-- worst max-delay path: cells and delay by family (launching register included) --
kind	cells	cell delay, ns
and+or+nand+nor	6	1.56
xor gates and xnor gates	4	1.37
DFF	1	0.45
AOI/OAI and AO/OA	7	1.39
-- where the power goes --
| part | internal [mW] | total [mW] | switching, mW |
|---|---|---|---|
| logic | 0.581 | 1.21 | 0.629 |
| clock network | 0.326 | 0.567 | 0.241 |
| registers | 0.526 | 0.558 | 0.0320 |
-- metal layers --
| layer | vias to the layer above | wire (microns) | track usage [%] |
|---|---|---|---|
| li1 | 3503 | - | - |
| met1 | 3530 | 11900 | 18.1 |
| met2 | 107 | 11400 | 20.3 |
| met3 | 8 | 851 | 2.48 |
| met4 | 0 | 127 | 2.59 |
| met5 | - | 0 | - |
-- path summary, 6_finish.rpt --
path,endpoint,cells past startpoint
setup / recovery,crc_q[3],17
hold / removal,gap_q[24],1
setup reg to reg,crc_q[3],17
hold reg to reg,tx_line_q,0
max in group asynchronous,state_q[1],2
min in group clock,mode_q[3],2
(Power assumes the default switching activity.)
### config.mk
export PLATFORM = sky130hd
export DESIGN_NAME = amc_mode_ctrl
export DESIGN_NICKNAME = d
export VERILOG_FILES = /design/src/hw/amc_pkg.sv /design/src/hw/amc_pin_sync.sv /design/src/hw/amc_mode_ctrl.sv
export SDC_FILE = /design/constraint.sdc
export NUM_CORES = 1
export LEC_CHECK = 0
export ABC_AREA = 1
export BUFFER_PORTS_ARGS = -buffer_cell sky130_fd_sc_hd__buf_4
export CORE_MARGIN = 1.5
export CORE_UTILIZATION = 33
export DETAILED_ROUTE_END_ITERATION = 7
export GPL_ROUTABILITY_DRIVEN = 0
export PLACE_DENSITY_LB_ADDON = 0.08
export SKIP_LAST_GASP = 1
export SYNTH_ARGS = -nofsm -noshare
export SYNTH_HDL_FRONTEND = slang
export SYNTH_HIERARCHICAL = 1
export SYNTH_SLANG_ARGS = --single-unit
### constraint.sdc
create_clock -name ref_clk -period 0.9 [get_ports ref_clk]
set_input_delay 0.18 -clock ref_clk [delete_from_list [all_inputs] [get_ports ref_clk]]
set_output_delay 0.18 -clock ref_clk [all_outputs]
set_load 0.05 [all_outputs]
### config.mk
export PLATFORM = sky130hd
export DESIGN_NAME = fcsd_top
export DESIGN_NICKNAME = d
export VERILOG_FILES = /design/src/hdl/fcsd_pkg.sv /design/src/hdl/fcsd_addr_mux.sv /design/src/hdl/fcsd_top.sv
export SDC_FILE = /design/constraint.sdc
export NUM_CORES = 1
export LEC_CHECK = 0
export BUFFER_PORTS_ARGS = -buffer_cell sky130_fd_sc_hd__buf_2
export CORE_UTILIZATION = 50
export CTS_BUF_LIST = sky130_fd_sc_hd__clkbuf_4
export DETAILED_ROUTE_END_ITERATION = 8
export PLACE_DENSITY = 0.77
export SYNTH_ARGS = -nofsm -noshare
export SYNTH_HDL_FRONTEND = slang
export SYNTH_SLANG_ARGS = --single-unit
### constraint.sdc
create_clock -name i_clock -period 2.4 [get_ports i_clock]
set_input_delay 0.72 -clock i_clock [delete_from_list [all_inputs] [get_ports i_clock]]
set_output_delay 0.72 -clock i_clock [all_outputs]
set_load 0.01 [all_outputs]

**What the task asks:** In the listing above, find each line with the word "hold" and copy it out.

**Exercise result:**
hold / removal,gap_q[24],1
hold reg to reg,tx_line_q,0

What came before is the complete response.